A Collection of Caching Mistakes I've Made
Caching looks simple until you mess up invalidation, consistency, and memory management. I thought Redis would solve everything.
Caching makes things faster -- true, but
Our API response times were slow, so we added caching. The product listing API averaged 1,200ms, and after adding Redis caching, it dropped to 45ms. 26x faster. Happy ending so far.
What happened next was the problem.
Mistake 1: No TTL
I didn't set a cache expiration time at first. "I'll just invalidate it when the data changes," I thought. But I missed the invalidation logic in one place. A product price changed, but the old price stayed in cache. A customer ended up paying 19,800 won for a 23,900 won item.
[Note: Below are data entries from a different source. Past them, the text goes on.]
$ cat config.mk
export PLATFORM = sky130hd
export DESIGN_NAME = uart_frame_tx
export DESIGN_NICKNAME = d
export VERILOG_FILES = /design/src/rtl/uart_tx_pkg.sv /design/src/rtl/uart_tx_parity.sv /design/src/rtl/uart_tx_bitmap.sv /design/src/rtl/uart_tx_ctrl.sv /design/src/rtl/uart_frame_tx.sv
export SDC_FILE = /design/constraint.sdc
export NUM_CORES = 1
export LEC_CHECK = 0
export ABC_CLOCK_PERIOD_IN_PS = 4000
export CAP_MARGIN = 20
export CORE_AREA = 10 10 70 72
export DETAILED_ROUTE_END_ITERATION = 8
export DIE_AREA = 0 0 80 82
export PLACE_DENSITY = 0.81
export SYNTH_ARGS = -nofsm -noshare
export SYNTH_HDL_FRONTEND = slang
export SYNTH_SLANG_ARGS = --single-unit
$ cat constraint.sdc
create_clock -name clk -period 4 [get_ports clk]
set_input_delay 0.4 -clock clk [delete_from_list [all_inputs] [get_ports clk]]
set_output_delay 0.4 -clock clk [all_outputs]
set_load 0.05 [all_outputs]
$ cat src/rtl/uart_tx_pkg.sv
// Shared types and frame-length helpers for the UART frame transmitter.
// Assumes a character of at most 9 bits and a frame of at most 13 bits.
package uart_tx_pkg;
    localparam int DATA_W   = 9;
    localparam int POS_W    = 4;
    localparam int CNT_W    = 4;

    typedef enum logic [1:0] {
        PAR_NONE = 2'b00,
        PAR_EVEN = 2'b01,
        PAR_ODD  = 2'b10,
        PAR_ZERO = 2'b11
    } par_mode_e;

    typedef struct packed {
        logic [1:0] len_sel;
        par_mode_e  par;
        logic       stop2;
        logic       msb_first;
        logic       invert;
    } tx_cfg_t;

    // Number of character bits for a length select code.
    function automatic logic [CNT_W-1:0] char_bits(input logic [1:0] sel);
        case (sel)
            2'b00:   char_bits = CNT_W'(7);
            2'b01:   char_bits = CNT_W'(8);
            default: char_bits = CNT_W'(9);
        endcase
    endfunction

    // Total bit slots in one frame: start + character + parity + stop.
    function automatic logic [POS_W-1:0] frame_bits(input tx_cfg_t c);
        logic [POS_W-1:0] n;
        n = POS_W'(1) + POS_W'(char_bits(c.len_sel));
        if (c.par != PAR_NONE) n = n + POS_W'(1);
        n = n + (c.stop2 ? POS_W'(2) : POS_W'(1));
        frame_bits = n;
    endfunction
endpackage

$ cat src/rtl/uart_tx_parity.sv
// Computes the parity bit over the enabled character bits.
// Assumes data and cfg are the latched frame values (stable for a frame).
module uart_tx_parity
    import uart_tx_pkg::*;
(
    input  logic [DATA_W-1:0] data,
    input  tx_cfg_t           cfg,
    output logic              par_en,
    output logic              par_bit
);
    logic [CNT_W-1:0]  nchar;
    logic [DATA_W-1:0] masked;
    logic              ones_odd;

    assign nchar = char_bits(cfg.len_sel);

    // Keep only the bits that belong to the selected character length.
    for (genvar i = 0; i < DATA_W; i++) begin : g_mask
        assign masked[i] = data[i] & (CNT_W'(i) < nchar);
    end

    assign ones_odd = ^masked;

    // Select the parity bit for the configured mode.
    always_comb begin
        par_en  = (cfg.par != PAR_NONE);
        case (cfg.par)
            PAR_EVEN: par_bit = ones_odd;
            PAR_ODD:  par_bit = ~ones_odd;
            default:  par_bit = 1'b0;
        endcase
    end
endmodule

$ cat src/rtl/uart_tx_bitmap.sv
// Maps a frame position to its line level before polarity inversion.
// Position 0 is the start bit; stop slots fill everything past parity.
module uart_tx_bitmap
    import uart_tx_pkg::*;
(
    input  logic [DATA_W-1:0] data,
    input  tx_cfg_t           cfg,
    input  logic [POS_W-1:0]  pos,
    input  logic              par_en,
    input  logic              par_bit,
    output logic              level
);
    logic [CNT_W-1:0] nchar;
    logic [CNT_W-1:0] dpos;
    logic [CNT_W-1:0] base;
    logic [CNT_W-1:0] idx;

    assign nchar = char_bits(cfg.len_sel);

    // Decode the slot: start, data (ordered), extension, parity or stop.
    always_comb begin
        level = 1'b1;
        dpos  = CNT_W'(pos) - CNT_W'(1);
        base  = (nchar == CNT_W'(7)) ? CNT_W'(7) : CNT_W'(8);
        idx   = cfg.msb_first ? (base - CNT_W'(1) - dpos) : dpos;
        if (pos == '0) begin
            level = 1'b0;
        end else if (CNT_W'(pos) <= nchar) begin
            if (dpos == CNT_W'(8)) level = data[DATA_W-1];
            else                   level = data[idx];
        end else if (par_en && (CNT_W'(pos) == nchar + CNT_W'(1))) begin
            level = par_bit;
        end
    end
endmodule

$ cat src/rtl/uart_tx_ctrl.sv
// Handshake, frame sequencing and the registered line output.
// Assumes bit_tick is a single-cycle pulse; a frame starts on the first
// tick after acceptance so that the start bit lasts a full interval.
module uart_tx_ctrl
    import uart_tx_pkg::*;
(
    input  logic              clk,
    input  logic              rst_n,
    input  logic              bit_tick,
    input  logic              in_valid,
    input  logic [DATA_W-1:0] in_data,
    input  tx_cfg_t           cfg_in,
    input  logic              level,
    output logic              in_ready,
    output logic              busy,
    output logic [DATA_W-1:0] data_q,
    output tx_cfg_t           cfg_q,
    output logic [POS_W-1:0]  pos_nxt,
    output logic              tx_line
);
    typedef enum logic [1:0] {ST_IDLE, ST_ARM, ST_SEND} st_e;

    st_e              state;
    logic [POS_W-1:0] pos_q;
    logic             line_q;
    logic             last;

    assign in_ready = (state == ST_IDLE);
    assign busy     = (state != ST_IDLE);
    assign tx_line  = line_q;
    assign last     = (pos_q == frame_bits(cfg_q) - POS_W'(1));

    // Next slot index whose level the bit map presents.
    always_comb begin
        pos_nxt = (state == ST_SEND) ? pos_q + POS_W'(1) : '0;
    end

    // Frame state, latched word and format, and line register.
    always_ff @(posedge clk) begin
        if (!rst_n) begin
            state  <= ST_IDLE;
            data_q <= '0;
            cfg_q  <= tx_cfg_t'('0);
            pos_q  <= '0;
            line_q <= 1'b1;
        end else begin
            case (state)
                ST_IDLE: begin
                    line_q <= ~cfg_in.invert;
                    if (in_valid) begin
                        data_q <= in_data;
                        cfg_q  <= cfg_in;
                        state  <= ST_ARM;
                    end
                end
                ST_ARM: begin
                    if (bit_tick) begin
                        state  <= ST_SEND;
                        pos_q  <= '0;
                        line_q <= level ^ cfg_q.invert;
                    end
                end
                default: begin
                    if (bit_tick) begin
                        if (last) begin
                            state  <= ST_IDLE;
                            line_q <= ~cfg_q.invert;
                        end else begin
                            pos_q  <= pos_nxt;
                            line_q <= level ^ cfg_q.invert;
                        end
                    end
                end
            endcase
        end
    end


    accept_busy_chk: assert property (@(posedge clk) disable iff (!rst_n)
        (in_valid && in_ready) |=> (busy && !in_ready));

    line_hold_chk: assert property (@(posedge clk) disable iff (!rst_n)
        (busy && !bit_tick) |=> $stable(tx_line));

    start_low_chk: assert property (@(posedge clk) disable iff (!rst_n)
        (state == ST_ARM && bit_tick) |=> (tx_line == cfg_q.invert));

    stop_high_chk: assert property (@(posedge clk) disable iff (!rst_n)
        (state == ST_SEND && last) |-> (tx_line == ~cfg_q.invert));

    pos_range_chk: assert property (@(posedge clk) disable iff (!rst_n)
        (state == ST_SEND) |-> (pos_q < frame_bits(cfg_q)));
endmodule

$ cat src/rtl/uart_frame_tx.sv
// Top of the UART frame transmitter: packs the format inputs, ties the
// sequencer to the parity and bit-map logic. No baud generation inside.
module uart_frame_tx
    import uart_tx_pkg::*;
(
    input  logic       clk,
    input  logic       rst_n,
    input  logic       bit_tick,
    input  logic       in_valid,
    input  logic [8:0] in_data,
    output logic       in_ready,
    input  logic [1:0] cfg_char_len,
    input  logic [1:0] cfg_parity,
    input  logic       cfg_two_stop,
    input  logic       cfg_msb_first,
    input  logic       cfg_line_invert,
    output logic       tx_line,
    output logic       busy
);
    tx_cfg_t           cfg_in;
    tx_cfg_t           cfg_q;
    logic [DATA_W-1:0] data_q;
    logic [POS_W-1:0]  pos_nxt;
    logic              par_en;
    logic              par_bit;
    logic              level;

    assign cfg_in = '{len_sel:   cfg_char_len,
                      par:       par_mode_e'(cfg_parity),
                      stop2:     cfg_two_stop,
                      msb_first: cfg_msb_first,
                      invert:    cfg_line_invert};

    uart_tx_ctrl i_ctrl (
        .clk      (clk),
        .rst_n    (rst_n),
        .bit_tick (bit_tick),
        .in_valid (in_valid),
        .in_data  (in_data),
        .cfg_in   (cfg_in),
        .level    (level),
        .in_ready (in_ready),
        .busy     (busy),
        .data_q   (data_q),
        .cfg_q    (cfg_q),
        .pos_nxt  (pos_nxt),
        .tx_line  (tx_line)
    );

    uart_tx_parity i_par (
        .data    (data_q),
        .cfg     (cfg_q),
        .par_en  (par_en),
        .par_bit (par_bit)
    );

    uart_tx_bitmap i_map (
        .data    (data_q),
        .cfg     (cfg_q),
        .pos     (pos_nxt),
        .par_en  (par_en),
        .par_bit (par_bit),
        .level   (level)
    );


    idle_level_chk: assert property (@(posedge clk) disable iff (!rst_n)
        ($past(rst_n) && $past(!busy)) |-> (tx_line == !$past(cfg_line_invert)));
endmodule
It took 3 days to discover this. During that time, 17 orders went through at the wrong price. The company ate the difference.
Mistake 2: Lazy cache key design
I cached the product list under the key products:list. But there was pagination. Whether it was page 1 or page 5, they all hit the same cache key, so only page 1 data ever showed up.
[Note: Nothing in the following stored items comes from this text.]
### src/rtl/wkf_pkg.sv
package wkf_pkg;
  localparam int NUM_FILT = 4;
  localparam int MASK_W   = 31;
  localparam int OFF_W    = 8;
  localparam int CRC_W    = 16;
  localparam int DW       = 32;
  localparam int POS_W    = 11;
  localparam int MIN_OFF  = 13;
  localparam logic [CRC_W-1:0] CRC_POLY_REV = 16'hA001;
  localparam logic [CRC_W-1:0] CRC_INIT     = 16'hFFFF;

  typedef struct packed {
    logic              en;
    logic [OFF_W-1:0]  off;
    logic [MASK_W-1:0] mask;
    logic [CRC_W-1:0]  crc;
  } filt_cfg_t;

  function automatic logic [CRC_W-1:0] crc16_byte(input logic [CRC_W-1:0] c_in,
                                                  input logic [7:0] d);
    logic [CRC_W-1:0] c;
    c = c_in;
    for (int b = 0; b < 8; b++) begin
      if (c[0] ^ d[b]) c = (c >> 1) ^ CRC_POLY_REV;
      else             c = c >> 1;
    end
    return c;
  endfunction
endpackage

### src/rtl/wkf_cfg_regs.sv
module wkf_cfg_regs
  import wkf_pkg::*;
#(
  parameter int N_FILT = NUM_FILT,
  parameter int W_DATA = DW
) (
  input  logic              clk_i,
  input  logic              rst_ni,
  input  logic              cfg_rst_i,
  input  logic              cfg_wr_i,
  input  logic [W_DATA-1:0] cfg_wdata_i,
  output filt_cfg_t         cfg_o [N_FILT]
);
  localparam int CMD_IDX = N_FILT;
  localparam int OFF_IDX = N_FILT + 1;
  localparam int CRC_IDX = N_FILT + 2;
  localparam int NUM_WR  = N_FILT + 2 + N_FILT / 2;
  localparam int PTR_W   = $clog2(NUM_WR);
  localparam logic [PTR_W-1:0] LAST = PTR_W'(NUM_WR - 1);

  logic [PTR_W-1:0]  ptr_q;
  logic [W_DATA-1:0] words_q [NUM_WR];

  always_ff @(posedge clk_i or negedge rst_ni) begin
    if (!rst_ni) begin
      ptr_q <= '0;
      for (int k = 0; k < NUM_WR; k++) words_q[k] <= '0;
    end else if (cfg_rst_i) begin
      ptr_q <= '0;
    end else if (cfg_wr_i) begin
      words_q[ptr_q] <= cfg_wdata_i;
      ptr_q          <= (ptr_q == LAST) ? '0 : ptr_q + 1'b1;
    end
  end

  for (genvar i = 0; i < N_FILT; i++) begin : g_dec
    assign cfg_o[i].mask = words_q[i][MASK_W-1:0];
    assign cfg_o[i].en   = words_q[CMD_IDX][8*i];
    assign cfg_o[i].off  = words_q[OFF_IDX][8*i +: OFF_W];
    assign cfg_o[i].crc  = words_q[CRC_IDX + i/2][CRC_W*(i%2) +: CRC_W];
  end

  assert_ptr_wrap_R1: assert property (@(posedge clk_i) disable iff (!rst_ni)
    cfg_wr_i && !cfg_rst_i && ptr_q == LAST |=> ptr_q == '0);
  assert_ptr_clr_R1: assert property (@(posedge clk_i) disable iff (!rst_ni)
    cfg_rst_i |=> ptr_q == '0);
endmodule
Changed it to products:list:page:1:size:20. Then realized the sort condition was missing. Price-sorted and newest-first were sharing the same cache. Changed it to products:list:page:1:size:20:sort:price. Then realized filters were missing too...
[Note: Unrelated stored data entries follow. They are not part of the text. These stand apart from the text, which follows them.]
## src/rtl/prbs_pkg.sv

```systemverilog
package prbs_pkg;

  localparam int LFSR_W    = 20;
  localparam int SHORT_LEN = 15;
  localparam int SHORT_TAP = 14;
  localparam int LONG_LEN  = 20;
  localparam int LONG_TAP  = 17;
  localparam logic [LFSR_W-1:0] SEED = '1;

  typedef struct packed {
    logic stat_sel;
    logic pat_long;
    logic mon_en;
    logic tx_en;
  } prbs_cfg_t;

  function automatic logic prbs_fb(input logic [LFSR_W-1:0] s, input logic long_sel);
    if (long_sel) return s[LONG_LEN-1] ^ s[LONG_TAP-1];
    return s[SHORT_LEN-1] ^ s[SHORT_TAP-1];
  endfunction

  function automatic logic [LFSR_W-1:0] prbs_mask(input logic long_sel);
    logic [LFSR_W-1:0] m;
    for (int i = 0; i < LFSR_W; i++) m[i] = long_sel ? (i < LONG_LEN) : (i < SHORT_LEN);
    return m;
  endfunction

endpackage

```

## src/rtl/prbs_tx_gen.sv

```systemverilog
module prbs_tx_gen
  import prbs_pkg::*;
(
  input  logic clk,
  input  logic rst_n,
  input  logic enable,
  input  logic long_sel,
  input  logic advance,
  output logic bit_o
);

  logic [LFSR_W-1:0] state_q;
  logic [LFSR_W-1:0] state_nxt;

  assign bit_o = prbs_fb(state_q, long_sel);

  always_comb begin
    state_nxt = {state_q[LFSR_W-2:0], bit_o};
    if ((state_nxt & prbs_mask(long_sel)) == '0) state_nxt = SEED;
  end

  always_ff @(posedge clk) begin
    if (!rst_n || !enable) state_q <= SEED;
    else if (advance)      state_q <= state_nxt;
  end

endmodule

```

## src/rtl/prbs_rx_mon.sv

```systemverilog
module prbs_rx_mon
  import prbs_pkg::*;
#(
  parameter int SYNC_RUN  = 32,
  parameter int WIN_LEN   = 64,
  parameter int LOSS_ERRS = 6
) (
  input  logic clk,
  input  logic rst_n,
  input  logic enable,
  input  logic long_sel,
  input  logic bit_valid,
  input  logic bit_i,
  output logic in_sync,
  output logic sync_chg,
  output logic err_pulse
);

  localparam int RUN_W = $clog2(SYNC_RUN + 1);
  localparam int WC_W  = $clog2(WIN_LEN + 1);

  logic [LFSR_W-1:0]  state_q, state_d;
  logic [RUN_W-1:0]   run_q, run_d;
  logic [WIN_LEN-1:0] hist_q, hist_d;
  logic [WC_W-1:0]    win_q, win_d, win_sum;
  logic               sync_q, sync_d;
  logic               pred, mism, nonzero;

  assign pred    = prbs_fb(state_q, long_sel);
  assign mism    = bit_i != pred;
  assign nonzero = |(state_q & prbs_mask(long_sel));
  assign win_sum = win_q - WC_W'(hist_q[WIN_LEN-1]) + WC_W'(mism);

  always_comb begin
    state_d = state_q;
    run_d   = run_q;
    hist_d  = hist_q;
    win_d   = win_q;
    sync_d  = sync_q;
    if (!enable) begin
      state_d = '0;
      run_d   = '0;
      hist_d  = '0;
      win_d   = '0;
      sync_d  = 1'b0;
    end else if (bit_valid) begin
      if (!sync_q) begin
        state_d = {state_q[LFSR_W-2:0], bit_i};
        if (!mism && nonzero) begin
          if (run_q == RUN_W'(SYNC_RUN - 1)) begin
            sync_d = 1'b1;
            run_d  = '0;
            hist_d = '0;
            win_d  = '0;
          end else begin
            run_d = run_q + 1'b1;
          end
        end else begin
          run_d = '0;
        end
      end else begin
        state_d = {state_q[LFSR_W-2:0], pred};
        hist_d  = {hist_q[WIN_LEN-2:0], mism};
        win_d   = win_sum;
        if (mism && win_sum >= WC_W'(LOSS_ERRS)) begin
          sync_d  = 1'b0;
          state_d = '0;
          run_d   = '0;
          hist_d  = '0;
          win_d   = '0;
        end
      end
    end
  end

  always_ff @(posedge clk) begin
    if (!rst_n) begin
      state_q <= '0;
      run_q   <= '0;
      hist_q  <= '0;
      win_q   <= '0;
      sync_q  <= 1'b0;
    end else begin
      state_q <= state_d;
      run_q   <= run_d;
      hist_q  <= hist_d;
      win_q   <= win_d;
      sync_q  <= sync_d;
    end
  end

  assign in_sync   = sync_q;
  assign sync_chg  = sync_d != sync_q;
  assign err_pulse = enable && bit_valid && sync_q && mism;

endmodule

```

## src/rtl/prbs_err_cnt.sv

```systemverilog
module prbs_err_cnt #(
  parameter int CNT_W = 16
) (
  input  logic             clk,
  input  logic             rst_n,
  input  logic             inc,
  input  logic             clr,
  output logic [CNT_W-1:0] count
);

  localparam logic [CNT_W-1:0] CNT_MAX = '1;

  always_ff @(posedge clk) begin
    if (!rst_n)                     count <= '0;
    else if (clr)                   count <= inc ? CNT_W'(1) : '0;
    else if (inc && count != CNT_MAX) count <= count + 1'b1;
  end

endmodule

```

## src/rtl/prbs_test_engine.sv

```systemverilog
module prbs_test_engine
  import prbs_pkg::*;
#(
  parameter int ERR_CNT_W = 16,
  parameter int SYNC_RUN  = 32,
  parameter int WIN_LEN   = 64,
  parameter int LOSS_ERRS = 6
) (
  input  logic                 clk,
  input  logic                 rst_n,
  input  logic                 cfg_we,
  input  logic [3:0]           cfg_wdata,
  output logic [3:0]           cfg_q,
  input  logic                 irq_clr,
  input  logic                 cnt_clr,
  input  logic                 tx_in_valid,
  output logic                 tx_in_ready,
  input  logic                 tx_in_bit,
  output logic                 tx_out_valid,
  input  logic                 tx_out_ready,
  output logic                 tx_out_bit,
  input  logic                 rx_valid,
  output logic                 rx_ready,
  input  logic                 rx_bit,
  output logic                 mon_sync,
  output logic                 sync_pin,
  output logic [ERR_CNT_W-1:0] err_count,
  output logic                 irq
);

  prbs_cfg_t cfg_r;
  logic      gen_bit, sync_chg, err_pulse;

  always_ff @(posedge clk) begin
    if (!rst_n)      cfg_r <= '0;
    else if (cfg_we) cfg_r <= prbs_cfg_t'(cfg_wdata);
  end
  assign cfg_q = cfg_r;

  assign tx_out_valid = tx_in_valid;
  assign tx_in_ready  = tx_out_ready;
  assign tx_out_bit   = cfg_r.tx_en ? gen_bit : tx_in_bit;
  assign rx_ready     = 1'b1;

  prbs_tx_gen i_gen (
    .clk      (clk),
    .rst_n    (rst_n),
    .enable   (cfg_r.tx_en),
    .long_sel (cfg_r.pat_long),
    .advance  (tx_in_valid && tx_out_ready),
    .bit_o    (gen_bit)
  );

  prbs_rx_mon #(
    .SYNC_RUN  (SYNC_RUN),
    .WIN_LEN   (WIN_LEN),
    .LOSS_ERRS (LOSS_ERRS)
  ) i_mon (
    .clk       (clk),
    .rst_n     (rst_n),
    .enable    (cfg_r.mon_en),
    .long_sel  (cfg_r.pat_long),
    .bit_valid (rx_valid),
    .bit_i     (rx_bit),
    .in_sync   (mon_sync),
    .sync_chg  (sync_chg),
    .err_pulse (err_pulse)
  );

  prbs_err_cnt #(.CNT_W(ERR_CNT_W)) i_cnt (
    .clk   (clk),
    .rst_n (rst_n),
    .inc   (err_pulse),
    .clr   (cnt_clr),
    .count (err_count)
  );

  always_ff @(posedge clk) begin
    if (!rst_n)        irq <= 1'b0;
    else if (sync_chg) irq <= 1'b1;
    else if (irq_clr)  irq <= 1'b0;
  end

  assign sync_pin = mon_sync && cfg_r.stat_sel && cfg_r.mon_en;

endmodule

```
(If you design cache keys lazily, you end up in this endless cycle of patching.)
Mistake 3: Cache stampede
The moment the product list cache expires, if 200 users are connected simultaneously, 200 DB queries fire at once. This is called a cache stampede. After setting the cache TTL to 5 minutes, DB load spiked every 5 minutes like clockwork.
Solutions include proactively refreshing the cache before expiry, or using a lock so only one request queries the DB. I went with the lock approach, which meant spending another day implementing Redis locks.
Mistake 4: No memory management
I didn't set maxmemory on Redis. Cache data kept piling up until it consumed all 8GB of server memory. Redis died. With the cache down, every request hit the DB directly, and the DB buckled under the load too.
Set maxmemory to 2GB and switched the eviction policy to allkeys-lru. This is covered in the Redis basic setup guide, which I had skipped. My fault.
Caching isn't simple
"Slap Redis on it and it'll be fast" -- that's true. But if you don't handle invalidation, consistency, key design, and memory management properly, the cache creates bigger problems than it solves.
Honestly, optimizing the DB queries first might have been the right move. The 1,200ms query itself was the real problem, and I just papered over it with a cache. An index might have brought it down to 200ms. No proof, but that nagging feeling hasn't gone away.